Some of my favorite small micro-controller platforms (as you might have seen if you have been reading this blog) are Arduino and ESP8266. It seems that there is going ot be some upgrades to those platforms this year.
ESP8266 chip is used to build WiFi modules for serial-to-WiFi conversion and Internet of Things applications. ESP8266 turned to be IoT maker’s favorite component for a good reason: Espressif turned the IoT game on its head by releasing a chip with WiFi and a decent embedded processor for under $1 in bulk, and costing not much more than that in a module. A little more than a year ago, the ESP8266 WiFi module showed up uneventfully in Seeed Studio’s store. During the year 2015 the ESP8266 turned to be success because it was “good enough” (it has it’s limitations) and price was cheaper than practically anything else in the market. Now it is widely available in various module formats (NodeMcu dev kit being my favorite for quick hacks) and supported by lots many programming tools.
Now Espressif looking to repeat the success of the ESP8266 with the ESP32, , that should be coming out in 2016. Espressif has been working on the next generation of powerful WiFi-enabled tiny, cheap systems for some time. They have their silicon ready and there are beta test kits already. The ESP32 Beta Units Arrive article tells that are two Tensilica L108 processors running at up to 160MHz, a lot of peripherals including ADCs, DACs, I2C, SPI, I2S, and PWM, more RAM, AES and SSL for security, and Bluetooth Low Energy. WiFi has also been upgraded. It’s already shortlisted as the best new chip of 2016, but other than that, there’s not much more information.
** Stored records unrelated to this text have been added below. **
<file path="src/rtl/systolic_pe_mac.sv">
// systolic_pe_mac
//   Processing element for a systolic matrix multiplier. Each accepted
//   row/column operand pair is multiplied on a bit-serial shift-add
//   multiplier (one multiplier bit per clock, LSB first). The product is then
//   added into a wide accumulator. The operands are forwarded east/south, and
//   the dot product is emitted when the term flagged "last" is accumulated.
//
// Parameters
//   DATA_W  operand width (>=2)
//   ACC_W   accumulator / result width (>=2*DATA_W)
//   SIGNED  1: two's-complement operands and accumulator, 0: unsigned
//   SAT     1: clamp the accumulator on overflow, 0: wrap modulo 2^ACC_W
//
// Ports
//   clk, rst            clock, synchronous active-high reset
//   in_valid/in_ready   operand handshake; in_ready is high only when idle
//   row_in, col_in      A (row) and B (column) operands
//   acc_clr, last       sampled on accept: start a new sum / final term
//   row_out, col_out    forwarded operands, updated with a fwd_valid pulse
//   result              completed dot product, updated with a result_valid pulse
//   overflow            sticky overflow of the current dot product
module systolic_pe_mac #(
  parameter int DATA_W = 16,
  parameter int ACC_W  = 2*DATA_W+8,
  parameter bit SIGNED = 1'b1,
  parameter bit SAT    = 1'b0
) (
  input  logic              clk,
  input  logic              rst,
  input  logic              in_valid,
  output logic              in_ready,
  input  logic [DATA_W-1:0] row_in,
  input  logic [DATA_W-1:0] col_in,
  input  logic              acc_clr,
  input  logic              last,
  output logic [DATA_W-1:0] row_out,
  output logic [DATA_W-1:0] col_out,
  output logic              fwd_valid,
  output logic [ACC_W-1:0]  result,
  output logic              result_valid,
  output logic              overflow
);

  localparam int PROD_W = 2*DATA_W;
  localparam int CNT_W  = $clog2(DATA_W);

  typedef enum logic [1:0] {IDLE, MUL, ACC} state_t;

  state_t              state_reg;
  logic [CNT_W-1:0]    cnt_reg;
  logic [DATA_W-1:0]   row_reg;
  logic [DATA_W-1:0]   col_reg;
  logic                last_reg;
  logic                neg_reg;
  logic [PROD_W-1:0]   mcand_reg;
  logic [DATA_W-1:0]   mplier_reg;
  logic [PROD_W-1:0]   prod_reg;
  logic [ACC_W-1:0]    acc_reg;

  logic                accept;
  logic                row_neg;
  logic                col_neg;
  logic [DATA_W-1:0]   row_mag;
  logic [DATA_W-1:0]   col_mag;
  logic [PROD_W-1:0]   mul_next;
  logic [PROD_W-1:0]   prod_fix;
  logic [ACC_W-1:0]    prod_ext;
  logic [ACC_W:0]      sum_full;
  logic [ACC_W-1:0]    sum;
  logic [ACC_W-1:0]    clamp;
  logic                add_ovf;
  logic [ACC_W-1:0]    acc_next;

  assign in_ready = (state_reg == IDLE) && !rst;
  assign accept   = in_valid && in_ready;

  // Operands are multiplied as magnitudes. An unsigned DATA_W-bit magnitude
  // holds 2^(DATA_W-1), so the most-negative operand squares exactly.
  always_comb begin
    row_neg = SIGNED && row_in[DATA_W-1];
    col_neg = SIGNED && col_in[DATA_W-1];
    row_mag = row_neg ? (~row_in + 1'b1) : row_in;
    col_mag = col_neg ? (~col_in + 1'b1) : col_in;
  end

  // One shift-add step: add the shifted multiplicand when the current
  // multiplier LSB is set.
  assign mul_next = prod_reg + (mplier_reg[0] ? mcand_reg : '0);

  // Accumulate stage: restore the product sign, extend it to ACC_W, then add
  // it with overflow detection and optional clamping.
  always_comb begin
    prod_fix = neg_reg ? (~prod_reg + 1'b1) : prod_reg;
    if (SIGNED) begin
      prod_ext = ACC_W'($signed(prod_fix));
    end else begin
      prod_ext = ACC_W'(prod_fix);
    end
    sum_full = {1'b0, acc_reg} + {1'b0, prod_ext};
    sum      = sum_full[ACC_W-1:0];
    if (SIGNED) begin
      // Overflow occurs only when both addends share a sign that the sum lacks.
      add_ovf = (acc_reg[ACC_W-1] == prod_ext[ACC_W-1]) &&
                (sum[ACC_W-1] != acc_reg[ACC_W-1]);
      clamp   = prod_ext[ACC_W-1] ? {1'b1, {(ACC_W-1){1'b0}}}
                                  : {1'b0, {(ACC_W-1){1'b1}}};
    end else begin
      add_ovf = sum_full[ACC_W];
      clamp   = '1;
    end
    acc_next = (SAT && add_ovf) ? clamp : sum;
  end

  always_ff @(posedge clk) begin
    if (rst) begin
      state_reg    <= IDLE;
      cnt_reg      <= '0;
      row_reg      <= '0;
      col_reg      <= '0;
      last_reg     <= 1'b0;
      neg_reg      <= 1'b0;
      mcand_reg    <= '0;
      mplier_reg   <= '0;
      prod_reg     <= '0;
      acc_reg      <= '0;
      row_out      <= '0;
      col_out      <= '0;
      fwd_valid    <= 1'b0;
      result       <= '0;
      result_valid <= 1'b0;
      overflow     <= 1'b0;
    end else begin
      fwd_valid    <= 1'b0;
      result_valid <= 1'b0;
      case (state_reg)
        IDLE: begin
          if (accept) begin
            row_reg    <= row_in;
            col_reg    <= col_in;
            last_reg   <= last;
            neg_reg    <= row_neg ^ col_neg;
            mcand_reg  <= PROD_W'(row_mag);
            mplier_reg <= col_mag;
            prod_reg   <= '0;
            cnt_reg    <= '0;
            if (acc_clr) begin
              acc_reg  <= '0;
              overflow <= 1'b0;
            end
            state_reg  <= MUL;
          end
        end
        MUL: begin
          prod_reg   <= mul_next;
          mcand_reg  <= mcand_reg << 1;
          mplier_reg <= mplier_reg >> 1;
          cnt_reg    <= cnt_reg + CNT_W'(1);
          if (cnt_reg == CNT_W'(DATA_W-1)) begin
            state_reg <= ACC;
          end
        end
        ACC: begin
          acc_reg   <= acc_next;
          overflow  <= overflow | add_ovf;
          row_out   <= row_reg;
          col_out   <= col_reg;
          fwd_valid <= 1'b1;
          if (last_reg) begin
            result       <= acc_next;
            result_valid <= 1'b1;
          end
          state_reg <= IDLE;
        end
        default: state_reg <= IDLE;
      endcase
    end
  end

endmodule

</file>
<file path="config.mk">
export PLATFORM = sky130hd
export DESIGN_NAME = systolic_pe_mac
export DESIGN_NICKNAME = d
export VERILOG_FILES = /design/src/rtl/systolic_pe_mac.sv
export SDC_FILE = /design/constraint.sdc
export NUM_CORES = 1
export LEC_CHECK = 0
export BUFFER_PORTS_ARGS = -buffer_cell sky130_fd_sc_hd__buf_2
export CAP_MARGIN = 25
export CORE_UTILIZATION = 40
export CTS_CLUSTER_SIZE = 8
export DETAILED_ROUTE_END_ITERATION = 8
export SYNTH_ARGS = -nofsm -noshare
export SYNTH_HDL_FRONTEND = slang
export SYNTH_SLANG_ARGS = --single-unit
</file>
<file path="constraint.sdc">
create_clock -name clk -period 8.7 [get_ports clk]
set_input_delay 1.74 -clock clk [delete_from_list [all_inputs] [get_ports clk]]
set_output_delay 1.74 -clock clk [all_outputs]
set_load 0.01 [all_outputs]
</file>
Word-level counts from Yosys, hierarchy flattened
Cells that the tools add are included.

$add $sub $neg: 6. Multipliers: 0. Div/mod/pow operators: 0. Order comparisons: 0. Equality and inequality tests: 8. Shifts and indexed selects: 0. Mux-type cells: 23. Bitwise logic cells: 6. Reductions and logical operators: 13.

Operator list (count): two-way mux 32 bit (4); case mux 32 bit (2 select lines) (2); two-way mux 40 bit (2); case mux 40 bit (2 select lines) (1); two-way mux 16 bit (3); adder 40 bit (1); adder 16 x 1 -> 16 bit, second input constant (2); adder 32 x 1 -> 32 bit, second input constant (1); adder 32 bit (1); inverter 16 bit (2); inverter 32 bit (1); case mux 16 bit (2 select lines) (1); case mux 4 bit (2 select lines) (1); AND reduction 2 bit (4); inequality test 2 bit, second input constant (3); adder 4 x 1 -> 4 bit, second input constant (1); equality test 4 bit, second input constant (1); two-way mux 1 bit (4); two-way mux 2 bit (2); two-way mux 4 bit (1); case mux 2 bit (2 select lines) (1); nonzero test 2 bit (2); logical AND 1 bit (3); AND reduction 3 bit (1); other kinds (11) (11).

Bits in registers: 235. Latch bits: 0. Bits in writable memories: 0. ROM bits: 0. Input bits: 37. Output and inout port bits: 76. Word-level logic and storage cells: 72. Memories kept: 0.

Longest topological paths before layout
Depth after elaboration: 8. Mapped depth: 20. Depth with buffers taken out: 19.

Worst setup path after synthesis
OpenSTA, ideal clock, no wires.

Path kind: reg2reg. Start point: reg prod_reg[8]. End point: reg acc_reg[39]. Library setup time: 0.122 ns. Arrival time: 4.519 ns. Required time: 8.578 ns. Slack: 4.059 ns. Cell stages (with the launch flop): 18. Buffers on the path: 2. Period minus slack after synthesis: 4.641 ns. Cell sequence: dfxtp_1 -> or4_4 -> or4_4 -> or3_1 -> buf_2 -> o41ai_4 -> xnor2_2 -> ha_1 -> clkbuf_1 -> a21o_1 -> a21o_1 -> a21oi_1 -> o21a_1 -> nand2_1 -> o21ai_0 -> o311ai_2 -> nor4b_1 -> a311o_1.

Word-level cells in the longest chain between the ends: 5.

Ends and longest elaborated chain: start, declared (RTL line 57) `logic [PROD_W-1:0] prod_reg;`; start signal, assigned (RTL line 154) `prod_reg <= mul_next;`; inverter 32 bit (RTL line 93) `prod_fix = neg_reg ? (~prod_reg + 1'b1) : prod_reg;`; adder 32 x 1 -> 32 bit (RTL line 93); two-way mux 32 bit (*) (RTL line 93); adder 40 bit (*) (RTL line 99) `sum_full = {1'b0, acc_reg} + {1'b0, prod_ext};`; case mux 40 bit (2 select lines) (*) (RTL line 135) `case (state_reg)`; end signal, assigned (RTL line 163) `acc_reg <= acc_next;`; end, declared (RTL line 58) `logic [ACC_W-1:0] acc_reg;`.

Every way passes the cells marked *; elsewhere a longest branch is shown, timed or not. A chain may end at the register's enable or synchronous reset.

Final worst setup path
Ends and elaborated chain as after synthesis.

==> metrics <==
Worst Path Required=9.11 ns; status=completed; Crit Path Class=flop to flop; Max stage delay cell, worst path=or4_4; Tcrit/Tclk final=0.611; die height=183 um; reg-to-reg slack, setup=3.38 ns; hold path depth=2; most frequent cells in the layout=313 x nand2_1, 235 x dfxtp_1, 209 x a21oi_1; vias per cell=5.50; reg2reg path depth=14; RSZ-0062 raised after global routing=false; CP endpoint kind=flop; crit-path max cell delay=0.58 ns; Routed WL per cell=16.3 um; sequential element share of the synthesized area=0.357; synthesized area per cell=8.00 um^2; Pwr per Cell Area=166 nW/um^2; Area after DPL=14100 um^2; initial antenna violation count=0; std cell rows=66; GRT Overall Usage=0.209; CTS H-Tree Depth=2; VDD IR-drop max=144 uV; most common cell after layout, fill and taps aside=nand2_1; crit-path cells=or4_4, or4_4, or3_1, o21ai_0, xnor2_1, ha_1, a21oi_1, o211ai_1, a221oi_1, a21boi_0, o21ai_0, o311ai_2, nor4b_1, a311o_1; WHS Endpoint=col_out[3]; post-synth net total=1759; cell leakage power=6.43 nW; I/O pin count=113; ANT nets after route=0; r2r endpoint=acc_reg[39]; family with the most delay on the worst path=compound AO/OA/AOI/OAI gates; drt drc=0; cts bufs inserted=35; CP Launch Type=flop; Setup Skew=0.0171 ns; number of synthesized register bits=235; Initial Util=0.406; Hold-fix buffers, CTS=0; Async S/R FF share, synth=0; design area=15100 um^2; crit path max fanout=8; HPWL Detailed=25200 um; global placement routability congestion=0.873; Top FF cell, synth=dfxtp_1; routed via count=11900; # diodes=0; Clock Sinks=235; Synth Warn #=0; TritonCTS clock tree=built; Layout area overhead=14.4%; setup violators final=0; CP Buf/Inv Count=0; clock tree buffer depth=3; DRT Pass-1 Iters=7; layout cells sized above 1=0.114; worst skew pair latency=0.52 ns; Worst R2R Start=prod_reg[8]; min cycle time layout=5.32 ns; final hold violation count=0; Crit path arrival time=5.73 ns; clock slew seen by the registers of the worst setup and hold paths=0.05 ns; hold_sp=col_reg[3]; Worst-Margin Slew=0.889 ns; Inst Count DP=2127; fin. max-slew vios=0; largest net degree at the start of global routing=82; final net count=1835; TNS Setup=0 ns; worst min path class=flop to flop; Setup Buffers After CTS=0; Iter 0 DRT Violations=811; DIE AREA=33600 um^2; Post-Layout Cell Count=2168; grt total ovfl=0; number of global-route vias before repair=10900; global-route wire length before repair=57400 um; PortBufs=112; post_cts resized=0; Slew HR=0.404; synth unique cells=65; clk root buf=clkbuf_16; Mapped Area=13200 um^2; post-synthesis cell count=1646; core area=32500 um^2; Post-synth EDFFs=0; Die W=183 um; total wire length=35300 um; max-cap violations=0; Max Clock Freq=0.188 GHz
==> routing by layer <==
layer	share of wire	track usage
met5	0	0
met4	0.015	0.0547
met3	0.042	0.0306
met2	0.45	0.328
met1	0.49	0.298
==> where the power goes <==
group	switching, mW	total [mW]	internal, mW
sequential	0.0121	1.11	1.10
clock	0.479	1.23	0.747
combinational	0.112	0.161	0.0494
total	0.603	2.50	1.89
==> worst min-delay path, cell delays in order (launching register included) <==
cell     delay (ns)
dfxtp_1        0.30
nand2_1        0.05
a21oi_1        0.05
==> final cells by class <==
cell class	count	area, um^2
fillers	3214	17400
multi-input cells	1293	8050
flip-flops and latches	235	4700
clock buffers	39	932
repair buffers	130	702
well taps	442	553
inverters	27	101
clock inverters	2	25.0
==> worst max-delay path by stage <==
stage                     cells after the start          end  slack, ns   startpoint
after floorplan                              17  acc_reg[39]       4.06  prod_reg[8]
after global placement                       14  acc_reg[39]       3.56  prod_reg[8]
after detailed placement                     14   result[39]       3.47  prod_reg[8]
after CTS                                    14   result[39]       3.43  prod_reg[8]
after global routing                         16   result[39]       2.94  prod_reg[2]
final                                        14  acc_reg[39]       3.38  prod_reg[8]
==> metrics by stage <==
stage | worst slack, ns | util | hold slack, ns | power (mW)
after detailed placement | 3.47 | 0.435 | 0.444 | 1.29
after floorplan | 4.06 | - | 0.431 | 1.23
final | 3.38 | 0.464 | 0.443 | 2.50
after global placement | 3.56 | 0.435 | 0.438 | 1.29
after global routing | 2.94 | 0.464 | 0.463 | 2.60
after CTS | 3.43 | 0.464 | 0.448 | 2.53
==> Yosys cell counts, types with 17 or more instances <==
master    count  area share
xor2_1       27       0.018
ha_1         74       0.070
a22oi_1      31       0.018
nor3_1       21      0.0080
and2_1       36       0.017
a22o_1       59       0.039
nand4_1      17      0.0081
nand2_1     314       0.090
clkbuf_1     77       0.022
or3_1        18      0.0086
o21ai_0      76       0.029
nor2_1       73       0.021
a21oi_1     209       0.079
inv_1        25      0.0071
dfxtp_1     235        0.36
xnor2_1      83       0.055
a21o_1       40       0.023
nand3_1      26      0.0099
==> logic make-up after synthesis <==
logic type,synth area share
buf+inv,0.0339
fa+ha+maj,0.0734
compound gates,0.260
mux,0.00304
xor+xnor,0.0744
simple gates,0.197
flops,0.357
(Power assumes the default switching activity.)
While the features are great, Espressif has said the ESP32 is not a replacement for the ESP8266. They’re different markets, and if you just wanted to add WiFi to a project, there’s no reason not to choose the ESP8266.
Most Arduino boards, like for example well known Arduino UNO are based on ATmega328 micro-controller from Atmel (there are nowadays also many Arduinos that use different CPUs). It seem that with ATmega328 you never have enough peripherals for everything you might want to do. Whether it’s hardware-driven PWM channels, ADCs, or serial communication peripherals, we always end up wanting just one more of these but don’t really need so many of those. Bye-bye ATmega328P, Hello 328PB! posting at Hackaday tells that Atmel’s new version of the popular ATmega328 series, the ATmega328PB, seems to have heard our pleas. ATmega328PB combines 32kB ISP Flash memory with read-while-write capabilities, 1kB EEPROM, 2kB SRAM, 27 general purpose I/O lines, 32 general purpose working registers, five flexible timer/counters with compare modes, internal and external interrupts, two USARTs with wake-up on start of transmission, two byte-oriented 2-wire serial interfaces, two SPI serial ports, 8-channel 10-bit A/D converter, programmable watchdog timer with internal oscillator, a unique serial number and six software selectable power saving modes. The device operates between 1.8-5.5 volts. The ATmega328PB supports capacitive sensors: 24 buttons in self-capacitance mode, or up to 144 buttons in mutual-capacitance mode. This ATmega328PB does not native USB thing in it, so if you need USB support, look at the ATmega32U4 as used in Arduino Leonardo board.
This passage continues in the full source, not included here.